Parameter selection for genetic algorithm-based simulation optimization

Abstract

Improvements on heuristic techniques with the availability of faster PC’s increase the importance of simulation-optimization (sim/opt) applications. Sim/opt methodologies use computer simulation integrated with an optimization sub-routine to optimize the problems of interest. The main contribution of these methods is to make simulation as a prescriptive tool rather than a descriptive tool, which has been widely used as the descriptive tool for estimating the performance of complex stochastic systems. Sim/opt methodologies have been applied on various combinatorial optimization problems, and the current trend in sim/opt area is the use of meta-heuristic techniques. Genetic Algorithm (GA) is the well known metaheuristic, which is a global search algorithm taking its inspiration from natural genetics. GA has several parameters affecting its performance.

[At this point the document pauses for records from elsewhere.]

File: config.mk
export PLATFORM = sky130hd
export DESIGN_NAME = png_chunk_pack
export DESIGN_NICKNAME = d
export VERILOG_FILES = /design/src/rtl/png_chunk_pack.sv
export SDC_FILE = /design/constraint.sdc
export NUM_CORES = 1
export LEC_CHECK = 0
export CAP_MARGIN = 30
export CORE_ASPECT_RATIO = 0.6
export CORE_MARGIN = 2
export CORE_UTILIZATION = 44
export DETAILED_ROUTE_END_ITERATION = 8
export GPL_TIMING_DRIVEN = 0
export PLACE_DENSITY_LB_ADDON = 0.12
export SLEW_MARGIN = 40
export SYNTH_ARGS = -nofsm -noshare
export SYNTH_HDL_FRONTEND = slang
export SYNTH_SLANG_ARGS = --single-unit
File: constraint.sdc
create_clock -name clk -period 2.35 [get_ports clk]
set_clock_uncertainty 0.05 [all_clocks]
set_input_delay 0.3525 -clock clk [delete_from_list [all_inputs] [get_ports clk]]
set_output_delay 0.3525 -clock clk [all_outputs]
set_load 0.02 [all_outputs]
File: src/rtl/png_chunk_pack.sv
// PNG chunk serializer: emits length, type, data and CRC words, feeding type+data to an external crc32 engine.
// All stream and CRC-feed outputs are registered; the data path has no output backpressure.
module png_chunk_pack (
   input  logic        clk,
   input  logic        rstn,
   input  logic        start_i,
   input  logic [30:0] len_i,
   input  logic [31:0] typ_i,
   output logic        rdy_o,
   input  logic        val_i,
   input  logic [31:0] dat_i,
   output logic        crc_start_o,
   output logic        crc_val_o,
   output logic [31:0] crc_dat_o,
   output logic        crc_lst_o,
   input  logic        crc_done_i,
   input  logic [31:0] crc_dat_i,
   output logic        val_o,
   output logic [31:0] dat_o,
   output logic        lst_o,
   output logic        busy_o
);

   localparam int DATA_WD = 32;
   localparam int LEN_WD  = 31;
   localparam int CNT_WD  = LEN_WD - 2;

   typedef enum logic [2:0] {
      S_IDLE, S_LEN, S_TYP, S_DAT, S_WCRC, S_CRC
   } state_t;

   state_t              state_q;
   logic [CNT_WD-1:0]   cnt_q;
   logic [DATA_WD-1:0]  typ_q;
   logic [DATA_WD-1:0]  dat_q;
   logic [DATA_WD-1:0]  crc_dat_q;
   logic                val_q, lst_q, rdy_q, busy_q;
   logic                crc_start_q, crc_val_q, crc_lst_q;

   // Each state names the word visible on the outputs while it is current,
   // so every transition also loads the registered outputs for the next state.
   always_ff @(posedge clk or negedge rstn) begin
      if (!rstn) begin
         state_q     <= S_IDLE;
         cnt_q       <= '0;
         typ_q       <= '0;
         dat_q       <= '0;
         crc_dat_q   <= '0;
         val_q       <= 1'b0;
         lst_q       <= 1'b0;
         rdy_q       <= 1'b0;
         busy_q      <= 1'b0;
         crc_start_q <= 1'b0;
         crc_val_q   <= 1'b0;
         crc_lst_q   <= 1'b0;
      end else begin
         val_q       <= 1'b0;
         lst_q       <= 1'b0;
         crc_start_q <= 1'b0;
         crc_val_q   <= 1'b0;
         crc_lst_q   <= 1'b0;
         case (state_q)
            S_IDLE: begin
               if (start_i) begin
                  state_q <= S_LEN;
                  cnt_q   <= len_i[LEN_WD-1:2];
                  typ_q   <= typ_i;
                  val_q   <= 1'b1;
                  dat_q   <= {1'b0, len_i};
                  busy_q  <= 1'b1;
               end
            end
            S_LEN: begin
               state_q     <= S_TYP;
               val_q       <= 1'b1;
               dat_q       <= typ_q;
               crc_start_q <= 1'b1;
               crc_val_q   <= 1'b1;
               crc_dat_q   <= typ_q;
               crc_lst_q   <= (cnt_q == '0);
            end
            S_TYP: begin
               if (cnt_q == '0) begin
                  state_q <= S_WCRC;
               end else begin
                  state_q <= S_DAT;
                  rdy_q   <= 1'b1;
               end
            end
            S_DAT: begin
               if (val_i) begin
                  val_q     <= 1'b1;
                  dat_q     <= dat_i;
                  crc_val_q <= 1'b1;
                  crc_dat_q <= dat_i;
                  cnt_q     <= cnt_q - 1'b1;
                  if (cnt_q == CNT_WD'(1)) begin
                     crc_lst_q <= 1'b1;
                     rdy_q     <= 1'b0;
                     state_q   <= S_WCRC;
                  end
               end
            end
            S_WCRC: begin
               // dat_q doubles as the latched CRC for the final word
               if (crc_done_i) begin
                  state_q <= S_CRC;
                  val_q   <= 1'b1;
                  lst_q   <= 1'b1;
                  dat_q   <= crc_dat_i;
               end
            end
            S_CRC: begin
               state_q <= S_IDLE;
               busy_q  <= 1'b0;
            end
            default: state_q <= S_IDLE;
         endcase
      end
   end

   assign rdy_o       = rdy_q;
   assign val_o       = val_q;
   assign dat_o       = dat_q;
   assign lst_o       = lst_q;
   assign busy_o      = busy_q;
   assign crc_start_o = crc_start_q;
   assign crc_val_o   = crc_val_q;
   assign crc_dat_o   = crc_dat_q;
   assign crc_lst_o   = crc_lst_q;

endmodule

Yosys cells after proc, flatten, opt, wreduce, memory -nomap -nowiden --
Cells that the tools add are included.
Word-level totals: register bits after elaboration 135, bits of input ports 132, output and inout bits 71, logic and storage cells 68
Cells by class: $add $sub $neg 1, equality and inequality tests 11, muxes and demuxes 30, reduce and logical (&&, ||, !) cells 14
Operator list (number):
- $pmux 32 s4 | 1
- $mux 32 | 3
- $pmux 32 s2 | 1
- $mux 29 | 2
- $pmux 29 s2 | 1
- $eq 29x1->1 const B | 1
- $logic_not 29->1 | 1
- $sub 29x1->29 const B | 1
- $mux 3 | 5
- $pmux 3 s5 | 1
- $reduce_and 4->1 | 3
- $mux 1 | 11
- $ne 2x2->1 const B | 5
- $pmux 1 s2 | 4
- $reduce_bool 2->1 | 4
- $eq 3x2->1 const B | 2
- $eq 3x3->1 const B | 2
- $reduce_and 2->1 | 3
- $pmux 1 s4 | 1
- $reduce_bool 4->1 | 1
- $eq 3x1->1 const B | 1
- $logic_not 3->1 | 1
- $reduce_and 3->1 | 1

Logic depth before layout (Yosys ltp) --
Gate-level depths: netlist (run 1).
depth in word-level cells 4, depth in mapped cells 8, depth with buffers taken out 6

Least setup slack after synthesis (run 1) --
Ideal clock, no wire load.
path kind register -> register, from reg cnt_q[0], to reg cnt_q[18], setup time 69 ps, data arrival time 2318 ps, data required time 2231 ps, slack -87 ps, cell stages (with the launch flop) 7, buffers on the path 0, period minus slack after synthesis 2437 ps, cell sequence dfrtp_1 > inv_1 > ha_1 > or4b_2 > or4_4 > or4b_1 > nand3_1
Between the ends: cells in the longest elaborated chain, start to end 3
Ends and longest elaborated chain:
- start: declaration | RTL line 33 | logic [CNT_WD-1:0] cnt_q;
- start signal: assignment | RTL line 66 | cnt_q <= len_i[LEN_WD-1:2];
- start signal: assignment | RTL line 96 | cnt_q <= cnt_q - 1'b1;
- $sub 29x1->29 | RTL line 96
- $mux 29 | RTL line 91 | if (val_i) begin
- $pmux 29 s2 | RTL line 62 | case (state_q)
No other way between the ends. The select of a mux whose other input is x is not followed. A chain may end at the register's enable or synchronous reset.

Worst setup path after layout (run 1) --
from reg cnt_q[18], to reg cnt_q[22]
Same word-level chain as after synthesis.

==> metrics.txt, run 1 <==
# TYPE chip_impl_metric gauge
chip_impl_metric{name="synth.yosys.warnings",unit=""} 0
chip_impl_info{name="yosys.area.top_type",value="sky130_fd_sc_hd__dfrtp_1"} 1
chip_impl_info{name="timing.critical_path.from",value="cnt_q[18]"} 1
chip_impl_metric{name="yosysSeqAreaShare",unit=""} 0.481
chip_impl_metric{name="antenna-diode-count",unit=""} 0
chip_impl_metric{name="dpl_cell_area",unit="um^2"} 9350
chip_impl_metric{name="final_cell_count_no_fill",unit=""} 1228
chip_impl_metric{name="finalPower",unit="mW"} 9.99
chip_impl_metric{name="worst_ep_required_time",unit="ps"} 2650
chip_impl_info{name="hold_path_end",value="typ_q[20]"} 1
chip_impl_metric{name="timing.critical_path.arrival",unit="ps"} 2640
chip_impl_metric{name="r2r_cells",unit=""} 5
chip_impl_metric{name="worst_slew_margin_rel",unit=""} 0.478
chip_impl_info{name="min-delay-start",value="typ_i[20]"} 1
chip_impl_metric{name="die_y",unit="um"} 102
chip_impl_metric{name="number_of_cells_in_the_design_after_placement",unit=""} 1189
chip_impl_metric{name="setup_violations",unit=""} 0
chip_impl_metric{name="tns",unit="ps"} 0
chip_impl_info{name="ys_top_cells_by_area",value="sky130_fd_sc_hd__dfrtp_1 48%, sky130_fd_sc_hd__nand2_1 9.7%, sky130_fd_sc_hd__mux2i_1 9.0%, sky130_fd_sc_hd__o21ai_0 5.0%, sky130_fd_sc_hd__nor2_1 3.0%"} 1
chip_impl_metric{name="min_period",unit="ps"} 2350
chip_impl_metric{name="drt-wirelength-per-cell",unit="um"} 21.6
chip_impl_metric{name="timing.final.hold_violations",unit=""} 0
chip_impl_metric{name="global_route.usage.met3",unit=""} 0.112
chip_impl_metric{name="start_util",unit=""} 0.454
chip_impl_metric{name="netlist.area_leader.share",unit=""} 0.481
chip_impl_metric{name="crit_path_max_fanout",unit=""} 8
chip_impl_metric{name="cts.htree.levels",unit=""} 4
chip_impl_metric{name="place_congestion",unit=""} 0.961
chip_impl_metric{name="remaining_number_of_nets_flagged_by_the_antenna_check_after_routing",unit=""} 0
chip_impl_metric{name="cts.reportedPaths.clkPinSlew",unit="ps"} 70
chip_impl_info{name="status",value="completed"} 1
chip_impl_metric{name="ctsLongestPathBuffers",unit=""} 2
chip_impl_metric{name="drt_first_pass_iters",unit=""} 5
chip_impl_metric{name="fp.dieW",unit="um"} 167
chip_impl_metric{name="max_slew.worst_pin.slew",unit="ps"} 775
chip_impl_metric{name="cap_viol_max_count",unit=""} 0
chip_impl_metric{name="peakVddDrop",unit="V"} 0.000471
chip_impl_metric{name="postSynthNetCount",unit=""} 918
chip_impl_metric{name="core_area",unit="um^2"} 15500
chip_impl_metric{name="fillers",unit=""} 1319
chip_impl_metric{name="design.portCount",unit=""} 203
chip_impl_metric{name="port_buffers",unit=""} 202
chip_impl_metric{name="vias",unit=""} 7303
chip_impl_metric{name="tritoncts_num_sinks",unit=""} 135
chip_impl_metric{name="yosys_register_bits",unit=""} 135
chip_impl_metric{name="globalRoute.totalOverflow",unit=""} 0
chip_impl_metric{name="min_delay_path_depth",unit=""} 3
chip_impl_metric{name="p_per_area",unit="nW/um^2"} 984
chip_impl_metric{name="pre_cts_slack",unit="ps"} -611
chip_impl_metric{name="clk-insertion-delay-late",unit="ps"} 420
chip_impl_metric{name="groute.usage.overall",unit=""} 0.317
chip_impl_metric{name="final_design_area_no_fill",unit="um^2"} 10100
chip_impl_metric{name="cts_buffers",unit=""} 17
chip_impl_info{name="rr_endpoint",value="cnt_q[22]"} 1
chip_impl_info{name="grt_peak_use_layer",value="met1"} 1
chip_impl_metric{name="worst_hold_slack",unit="ps"} 405
chip_impl_metric{name="number_of_antenna_violations_at_the_first_check_in_global_routing",unit=""} 1
chip_impl_metric{name="multi_input_comb_area",unit="um^2"} 3460
chip_impl_metric{name="drcViolationCount",unit=""} 0
chip_impl_metric{name="leakagePower",unit="nW"} 4.45
chip_impl_metric{name="global_route.usage.met1",unit=""} 0.467
chip_impl_info{name="start_kind",value="flip-flop"} 1
chip_impl_metric{name="netlist_instances",unit=""} 783
chip_impl_metric{name="number_of_enable_type_register_cells_in_the_synthesized_netlist",unit=""} 0
chip_impl_metric{name="r2r_setup_slack",unit="ps"} 2
chip_impl_metric{name="viasPerCell",unit=""} 5.95
chip_impl_info{name="timing.setup.critical_path_class",value="flip-flop to flip-flop"} 1
chip_impl_info{name="worstReg2RegStart",value="cnt_q[18]"} 1
chip_impl_metric{name="seqCellArea",unit="um^2"} 3380
chip_impl_metric{name="drive_gt1_frac",unit=""} 0.107
chip_impl_metric{name="flow.area_growth_from_synthesis",unit="%"} 44.5
chip_impl_metric{name="avgSynthCellArea",unit="um^2"} 8.97
chip_impl_metric{name="min_period_over_period",unit=""} 0.999
chip_impl_info{name="top_flip_flop_cell_by_instance_count_after_synthesis",value="sky130_fd_sc_hd__dfrtp_1"} 1
chip_impl_metric{name="grt_pass1_wl",unit="um"} 40300
chip_impl_metric{name="drv_slew",unit=""} 0
chip_impl_info{name="cts_tree",value="done"} 1
chip_impl_info{name="hold_path.class",value="input port to flip-flop"} 1
chip_impl_metric{name="totalWireLength",unit="um"} 26600
chip_impl_metric{name="largest_net_degree_at_the_start_of_global_routing",unit=""} 73
chip_impl_metric{name="die-area",unit="um^2"} 17000
chip_impl_metric{name="final_util",unit=""} 0.656
chip_impl_info{name="clock-root-buffer",value="sky130_fd_sc_hd__clkbuf_16"} 1
chip_impl_metric{name="drtIter0Drc",unit=""} 797
chip_impl_info{name="kind_of_capture_point_of_the_worst_setup_path",value="flip-flop"} 1
chip_impl_metric{name="postLayoutSetupSlackWorst",unit="ps"} 2.01
chip_impl_metric{name="first_global_vias",unit=""} 6867
chip_impl_metric{name="fmaxAchievable",unit="MHz"} 426
chip_impl_metric{name="layout.nets",unit=""} 1147
chip_impl_metric{name="yosys_cell_types",unit=""} 55
chip_impl_metric{name="gr-usage-met2",unit=""} 0.441
chip_impl_metric{name="detailed_place_hpwl",unit="um"} 19600
chip_impl_metric{name="syn_area",unit="um^2"} 7020
chip_impl_metric{name="rows",unit=""} 35
chip_impl_metric{name="synthArstFlopShare",unit=""} 1.00
chip_impl_info{name="rsz0062_at_grt",value="true"} 1
[how the worst max path moves through the flow]
stage,endpoint,slack (ps),cells after the start
4_1_cts,cnt_q[21],-20,6
5_1_grt,cnt_q[21],-40,5
2_1_floorplan,cnt_q[18],50,5
6_report,cnt_q[22],2,5
3_3_place_gp,cnt_q[15],-4700,1
3_5_place_dp,cnt_q[24],-610,8
[per-layer routing]
layer  vias to the layer above  part of all wire
met1                      3515              0.45
met5                         -           0.00049
li1                       3272                 -
met4                         2             0.017
met3                        38              0.13
met2                       476              0.41
[worst max-delay path: stages (launching register included)]
cell                       delay, ps
sky130_fd_sc_hd__dfrtp_1         350
sky130_fd_sc_hd__clkbuf_1        190
sky130_fd_sc_hd__or4_1           720
sky130_fd_sc_hd__or2_2           360
sky130_fd_sc_hd__or4b_1          510
sky130_fd_sc_hd__nand3_1         100
[placed cells by master, fill, tap and decap left out, drive strengths merged, types with 13 or more instances in the layout]
cell | synthesis | final
o221ai | 18 | 18
nor2 | 57 | 57
nor4 | 13 | 13
clkdlybuf4s50 | 0 | 201
dfrtp | 135 | 135
a221oi | 15 | 15
inv | 13 | 20
mux2i | 63 | 63
a21oi | 33 | 33
nand2 | 182 | 182
clkbuf | 48 | 60
buf | 13 | 27
o21ai | 70 | 70
[sequential cells by signal, summed over array words and instances, names as in the netlist]
name	cells
crc_val_o	1
state_q	3
rdy_o	1
typ_q	32
dat_o	32
crc_dat_o	32
crc_lst_o	1
busy_o	1
val_o	1
crc_start_o	1
lst_o	1
cnt_q	29
[kinds of logic (layout without fill, tap and decap cells)]
| logic type | count (synthesis) | after routing | synth area share |
|---|---|---|---|
| compound gates | 188 | 188 | 0.174 |
| fa+ha+maj | 3 | 3 | 0.00535 |
| buf+inv | 74 | 316 | 0.0408 |
| flops | 135 | 135 | 0.481 |
| mux | 64 | 64 | 0.0914 |
| simple gates | 319 | 319 | 0.207 |
[cell type report]
type | count | area share
clock inverter | 14 | 0.0136
inverter | 13 | 0.00481
clock buffer | 18 | 0.0433
timing repair buffer | 214 | 0.211
sequential | 135 | 0.333
multi-input combinational | 574 | 0.341
buffer | 57 | 0.0285
tap | 203 | 0.0250
[power breakdown]
part | total (mW) | switching [mW] | internal (mW)
clock | 2.67 | 1.16 | 1.51
sequential | 3.75 | 0.679 | 3.07
combinational | 3.57 | 1.95 | 1.62
total | 9.99 | 3.78 | 6.20
[what timing repair did]
item / 4_1_cts / 5_1_grt
hold buffers: 1 / 0
endpoints found under the hold margin: 63 / 0
buffers inserted: 6 / 4
gates resized for setup: 40 / 37
pin swaps: 3 / 3
endpoints found under the setup margin: 123 / 127
[synth_stat cells, types with 9 or more instances]
master / count
sky130_fd_sc_hd__a21oi_1: 33
sky130_fd_sc_hd__a221oi_1: 15
sky130_fd_sc_hd__clkbuf_1: 48
sky130_fd_sc_hd__dfrtp_1: 135
sky130_fd_sc_hd__inv_1: 12
sky130_fd_sc_hd__mux2i_1: 63
sky130_fd_sc_hd__nand2_1: 182
sky130_fd_sc_hd__nor2_1: 57
sky130_fd_sc_hd__nor4_1: 11
sky130_fd_sc_hd__o21ai_0: 70
sky130_fd_sc_hd__o221ai_1: 18
sky130_fd_sc_hd__o2bb2ai_1: 9
Note: power is estimated with default switching activity, not from simulation.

Even for the GA with same structural parameters (coding scheme, operator types, stopping criterion), the different combinations of numerical parameters (initial population type, population size, maximum generation number and the crossover and mutation probabilities) may lead to drastic changes in the performance of the algorithm. This study examines the effects of numerical parameters of GA on its performance in terms of both fitness and CPU time; and proposes guidelines for appropriate parameter selection. A test problem of a serial assembly line taken from the literature is used for the GA-based simulation-optimization application. A genetic algorithm coded in C is integrated with a simulation model developed using SIMAN simulation language. Modifications on the test problem are made to analyze the behavior of GA parameters under different experimental conditions. The computational results reveal that in the case of a dominant set of decision variables, for rapid convergent GA applications high mutation rates are more useful, whereas the crossover operator does not have any significant impact on GA performance.